In the romantic times of the end of the 18th and the beginning of the 19th centuries, there appeared at several places in Europe endeavours to move chronologically to remote history the testimony of erudition of different nations. The most requested arguments were discoveries of written documents proving the developed national language. Were such documents had been lacking, forgeries were often made.

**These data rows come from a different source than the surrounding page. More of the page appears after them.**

<file path="config.mk">
export PLATFORM = sky130hd
export DESIGN_NAME = uart_tx_fifo
export DESIGN_NICKNAME = d
export VERILOG_FILES = /design/src/rtl/uart_tx_fifo.sv
export SDC_FILE = /design/constraint.sdc
export NUM_CORES = 1
export LEC_CHECK = 0
export ABC_AREA = 1
export CAP_MARGIN = 10
export CORE_MARGIN = 1
export CORE_UTILIZATION = 30
export DETAILED_ROUTE_END_ITERATION = 10
export SETUP_SLACK_MARGIN = 0.15
export SLEW_MARGIN = 25
export SYNTH_ARGS = -nofsm -noshare
export SYNTH_HDL_FRONTEND = slang
export SYNTH_SLANG_ARGS = --single-unit
</file>
<file path="constraint.sdc">
create_clock -name clk -period 4.51 [get_ports clk]
set_input_delay 0.902 -clock clk [delete_from_list [all_inputs] [get_ports clk]]
set_output_delay 0.902 -clock clk [all_outputs]
set_load 0.01 [all_outputs]
</file>
$ cat config.mk
export PLATFORM = sky130hd
export DESIGN_NAME = comet_mem_arbiter_flat
export DESIGN_NICKNAME = d
export VERILOG_FILES = /design/src/rtl/comet_mem_pkg.sv /design/src/rtl/comet_mem_arbiter_if.sv /design/src/rtl/comet_rr_arb2.sv /design/src/rtl/comet_mem_arbiter.sv /design/src/flat_wrapper.sv
export SDC_FILE = /design/constraint.sdc
export NUM_CORES = 1
export LEC_CHECK = 0
export ABC_AREA = 0
export CORE_MARGIN = 2
export CORE_UTILIZATION = 39
export DETAILED_ROUTE_END_ITERATION = 8
export GPL_TIMING_DRIVEN = 1
export HOLD_SLACK_MARGIN = 0.03
export PLACE_DENSITY = 0.77
export RECOVER_POWER = 100
export SYNTH_ARGS = -nofsm -noshare
export SYNTH_HDL_FRONTEND = slang
export SYNTH_SLANG_ARGS = --single-unit
$ cat constraint.sdc
create_clock -name mclk -period 5.04 [get_ports mclk]
set_input_delay 0.504 -clock mclk [delete_from_list [all_inputs] [get_ports mclk]]
set_output_delay 0.504 -clock mclk [all_outputs]
set_load 0.02 [all_outputs]
$ cat src/rtl/comet_mem_pkg.sv
// ---------------------------------------------------------------------------
// comet_mem_pkg
// Shared definitions for the COMET II test-RAM arbiter slice.
//   state_e  : arbiter FSM encoding (IDLE / ACCESS / DONE)
//   M_CPU    : master index of the CPU bus
//   M_LDR    : master index of the program loader / debug port
//   MEM_AW   : default number of implemented RAM address bits (256 words)
//   CNT_W    : width of the wait-state counter (WAIT_CYCLES is 0..15)
// ---------------------------------------------------------------------------
package comet_mem_pkg;

    typedef enum logic [1:0] {
        IDLE   = 2'd0,
        ACCESS = 2'd1,
        DONE   = 2'd2
    } state_e;

    localparam logic M_CPU = 1'b0;
    localparam logic M_LDR = 1'b1;

    localparam int MEM_AW = 8;
    localparam int CNT_W  = 4;

endpackage

$ cat src/rtl/comet_mem_arbiter_if.sv
// ---------------------------------------------------------------------------
// comet_mem_arbiter_if
// Bundles the two requester ports, the RAM-side port and the busy flag.
//   m0_* : CPU bus          (req/we/addr/wdata in, ack/err/rdata out)
//   m1_* : loader/debug port (same shape as m0_*)
//   mem_*: single-port RAM  (we/waddr/wdata/re/raddr out, rdata in)
//   busy : arbiter is not idle
// Modport slave is the arbiter's view; modport master is everything else
// (requesters plus RAM), as seen from outside the arbiter.
// ---------------------------------------------------------------------------
interface comet_mem_arbiter_if #(
    parameter int DW = 16,
    parameter int AW = 16
) ();

    logic          m0_req;
    logic          m0_we;
    logic [AW-1:0] m0_addr;
    logic [DW-1:0] m0_wdata;
    logic          m0_ack;
    logic          m0_err;
    logic [DW-1:0] m0_rdata;

    logic          m1_req;
    logic          m1_we;
    logic [AW-1:0] m1_addr;
    logic [DW-1:0] m1_wdata;
    logic          m1_ack;
    logic          m1_err;
    logic [DW-1:0] m1_rdata;

    logic          mem_we;
    logic [AW-1:0] mem_waddr;
    logic [DW-1:0] mem_wdata;
    logic          mem_re;
    logic [AW-1:0] mem_raddr;
    logic [DW-1:0] mem_rdata;

    logic          busy;

    modport slave (
        input  m0_req, m0_we, m0_addr, m0_wdata,
        output m0_ack, m0_err, m0_rdata,
        input  m1_req, m1_we, m1_addr, m1_wdata,
        output m1_ack, m1_err, m1_rdata,
        output mem_we, mem_waddr, mem_wdata, mem_re, mem_raddr,
        input  mem_rdata,
        output busy
    );

    modport master (
        output m0_req, m0_we, m0_addr, m0_wdata,
        input  m0_ack, m0_err, m0_rdata,
        output m1_req, m1_we, m1_addr, m1_wdata,
        input  m1_ack, m1_err, m1_rdata,
        input  mem_we, mem_waddr, mem_wdata, mem_re, mem_raddr,
        output mem_rdata,
        input  busy
    );

endinterface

Let us mention the so called Ossian's Songs, that had apparently come from the 2nd century a.Ch., but were really written by the young Scottisch poet James Macpherson and were published in 1760... In Bohemia there started the movement for revival of the nation too, the identity of which had been dangerously threatened by oppression and germanization and the famous mediaeval history of which had been slowly forgotten.

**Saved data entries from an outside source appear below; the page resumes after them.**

### src/rtl/maxpool2d_file.sv
// ---------------------------------------------------------------------------
// maxpool2d_file
// 2-D max-pool over an NCHW tensor held in a word-addressed memory; results
// are written to a second memory. One tap is read per cycle, then one write.
// Optional feature macro: POOL_RELU_EN (fused ReLU on the pooled value).
// Ports:
//   clk          in  rising-edge clock
//   rst          in  asynchronous active-low reset (aborts any operation)
//   start        in  start request, sampled only in IDLE
//   done         out 1-cycle pulse after the last write
//   valid        out high in each write cycle
//   input_addr   out read address into the input memory
//   input_data   in  read data, combinational from input_addr
//   input_en     out read enable
//   output_addr  out pooled-tensor write address
//   output_data  out pooled value
//   output_we    out write enable
//   output_en    out output memory enable
// ---------------------------------------------------------------------------
module maxpool2d_file
  import pool_pkg::*;
#(
  parameter int BATCH_SIZE  = 1,
  parameter int CHANNELS    = 1,
  parameter int IN_HEIGHT   = 2,
  parameter int IN_WIDTH    = 2,
  parameter int POOL_SIZE   = 2,
  parameter int POOL_STRIDE = 2,
  parameter int DATA_WIDTH  = 32,
  parameter int ADDR_WIDTH  = 16
) (
  input  logic                  clk,
  input  logic                  rst,
  input  logic                  start,
  output logic                  done,
  output logic                  valid,
  output logic [ADDR_WIDTH-1:0] input_addr,
  input  logic [DATA_WIDTH-1:0] input_data,
  output logic                  input_en,
  output logic [ADDR_WIDTH-1:0] output_addr,
  output logic [DATA_WIDTH-1:0] output_data,
  output logic                  output_we,
  output logic                  output_en
);

  pool_state_e           r_state;
  logic                  r_done;
  logic                  r_we;
  logic                  r_input_en;
  logic [ADDR_WIDTH-1:0] r_output_addr;
  logic [DATA_WIDTH-1:0] r_output_data;
  logic [DATA_WIDTH-1:0] r_max;

  logic [ADDR_WIDTH-1:0] w_rd_addr;
  logic [ADDR_WIDTH-1:0] w_wr_addr;
  logic                  w_first_tap;
  logic                  w_last_tap;
  logic                  w_last_out;
  logic [DATA_WIDTH-1:0] w_max_next;
  logic [DATA_WIDTH-1:0] w_out_val;

  pool_addr_gen #(
    .BATCH_SIZE  (BATCH_SIZE),
    .CHANNELS    (CHANNELS),
    .IN_HEIGHT   (IN_HEIGHT),
    .IN_WIDTH    (IN_WIDTH),
    .POOL_SIZE   (POOL_SIZE),
    .POOL_STRIDE (POOL_STRIDE),
    .ADDR_WIDTH  (ADDR_WIDTH)
  ) u_addr_gen (
    .clk         (clk),
    .rst         (rst),
    .i_tap_step  (r_state == ST_READ),
    .i_out_step  (r_state == ST_WRITE),
    .o_rd_addr   (w_rd_addr),
    .o_wr_addr   (w_wr_addr),
    .o_first_tap (w_first_tap),
    .o_last_tap  (w_last_tap),
    .o_last_out  (w_last_out)
  );

  // Tap 0 seeds the max; strict '>' keeps the earlier tap on ties.
  always_comb begin
    w_max_next = r_max;
    if (w_first_tap || ($signed(input_data) > $signed(r_max))) begin
      w_max_next = input_data;
    end
  end

`ifdef POOL_RELU_EN
  assign w_out_val = w_max_next[DATA_WIDTH-1] ? '0 : w_max_next;
`else
  assign w_out_val = w_max_next;
`endif

  always_ff @(posedge clk or negedge rst) begin
    if (!rst) begin
      r_state       <= ST_IDLE;
      r_done        <= 1'b0;
      r_we          <= 1'b0;
      r_input_en    <= 1'b0;
      r_output_addr <= '0;
      r_output_data <= '0;
      r_max         <= '0;
    end else begin
      r_done <= 1'b0;
      case (r_state)
        ST_IDLE: begin
          if (start) begin
            r_state    <= ST_READ;
            r_input_en <= 1'b1;
          end
        end
        ST_READ: begin
          r_max <= w_max_next;
          if (w_last_tap) begin
            // The final tap's compare result goes straight to the write register
            r_state       <= ST_WRITE;
            r_input_en    <= 1'b0;
            r_we          <= 1'b1;
            r_output_addr <= w_wr_addr;
            r_output_data <= w_out_val;
          end
        end
        ST_WRITE: begin
          r_we          <= 1'b0;
          r_output_addr <= '0;
          r_output_data <= '0;
          if (w_last_out) begin
            r_state <= ST_DONE;
          end else begin
            r_state    <= ST_READ;
            r_input_en <= 1'b1;
          end
        end
        ST_DONE: begin
          r_state <= ST_IDLE;
          r_done  <= 1'b1;
        end
        default: r_state <= ST_IDLE;
      endcase
    end
  end

  assign done        = r_done;
  assign valid       = r_we;
  assign output_we   = r_we;
  assign output_en   = r_we;
  assign input_en    = r_input_en;
  assign input_addr  = r_input_en ? w_rd_addr : '0;
  assign output_addr = r_output_addr;
  assign output_data = r_output_data;

endmodule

A group of young patriots had discovered, in the process of time, several documents on parchment, with records applying their authenticity to the 10th til 14th centuries, the text of which had celebrated the Czech glory and heroism. The main importance had two relics called according to places of their discoveries: The Manuscript of Zelená Hora (according to the castle of this name near the town Nepomuk in Southwest Bohemia, that had applied its origin to the 10th century) and the Manuscript of Dvůr Králové (discovered in Dvůr Králové, a town in Northeast Bohemia), that had applied its origin to the 14th century. Later on, there appeared doubts about their authenticities especially from linguistic, literary-historical, historical, paleographical and objective points of view. In order to clear the matter, there were carried out exact technical examinations by means of chemical research in 1886 to 1887. Surprising results determined, in contrast to the above mentioned disciplines, that the manuscripts behaved like genuine mediaeval documents. This conclusion was later (1935) acknowledged by prominent chemists by means of a control of the used methods, however without new carried out examinations.

In order to elucidate this conflict, the writer and literary historian Miroslav Ivanov proposed a new examination; this was carried out by two members of the staff of the Criminalistic Institute D. Srnec and J. Sitta in 1967 to 1971. The team was enlarged by a specialist-restorer academician painter J. Josefík and a specialist of this problem J. Šonka, who had been an outstanding defender of the authenticity of the manuscript.

Even at the beginning of the research it was becoming clear that the conclusions of the previous chemical examinations, that had proved their authenticity, had been unjustified. It was ascertained what the mistake of the chemists in 1886 to 1887 had consisted of. It became clear that only chemical investigations alone were not able to render a doubtless argument about the origin of the examined manuscripts. Therefore the research was not carried out as a problem of one discipline, but as a summary of results more disciplines in reciprocal supplements. The basic method of investigation became detailed microscoping and photographing in different branches of the spectrum, beginning with infra-red one, over visible and ultraviolet one to X-ray one.

The examinations proved undoubtedly and irrevocably that all investigated manuscripts (the Manuscript of Zelená Hora, that of Dvůr Králové, The Song of Vyšehrad, Song of Love of King Wenceslas) had been palimpsest and first of all forgeries.

The Manuscript of Zelená Hora was written on erasured perchment that had previously contained a Psalster, probably of the 14th century (the text of the forger had applied its authenticity to the 10th century). The Manuscript of Dvůr Králové is on the parchment as well, what has not yet supposed in the last. The "author" of both most important manuscripts tried (somewhere with lack of logic) in order to feign antiquity to use the original initials and majuscules, some of them he changed to another ones. It was reliably found out even the technology of making this "documents", especially the manner of the erasures, changing initials and majuscules, soiling documentary places and covering fresh cuts. It was especially solved the problem of "rusting script", that had been one of the cited essential arguments of the alleged old age.

About all investigations and arguments, there has arised an extensive documentation containing several hundreds photos, diagrams and drawings. All the documentary material is part of the original of the Protocols that had been deposited at the National Museum. The numbers of the Protocols correspond with the numbering of the documentation.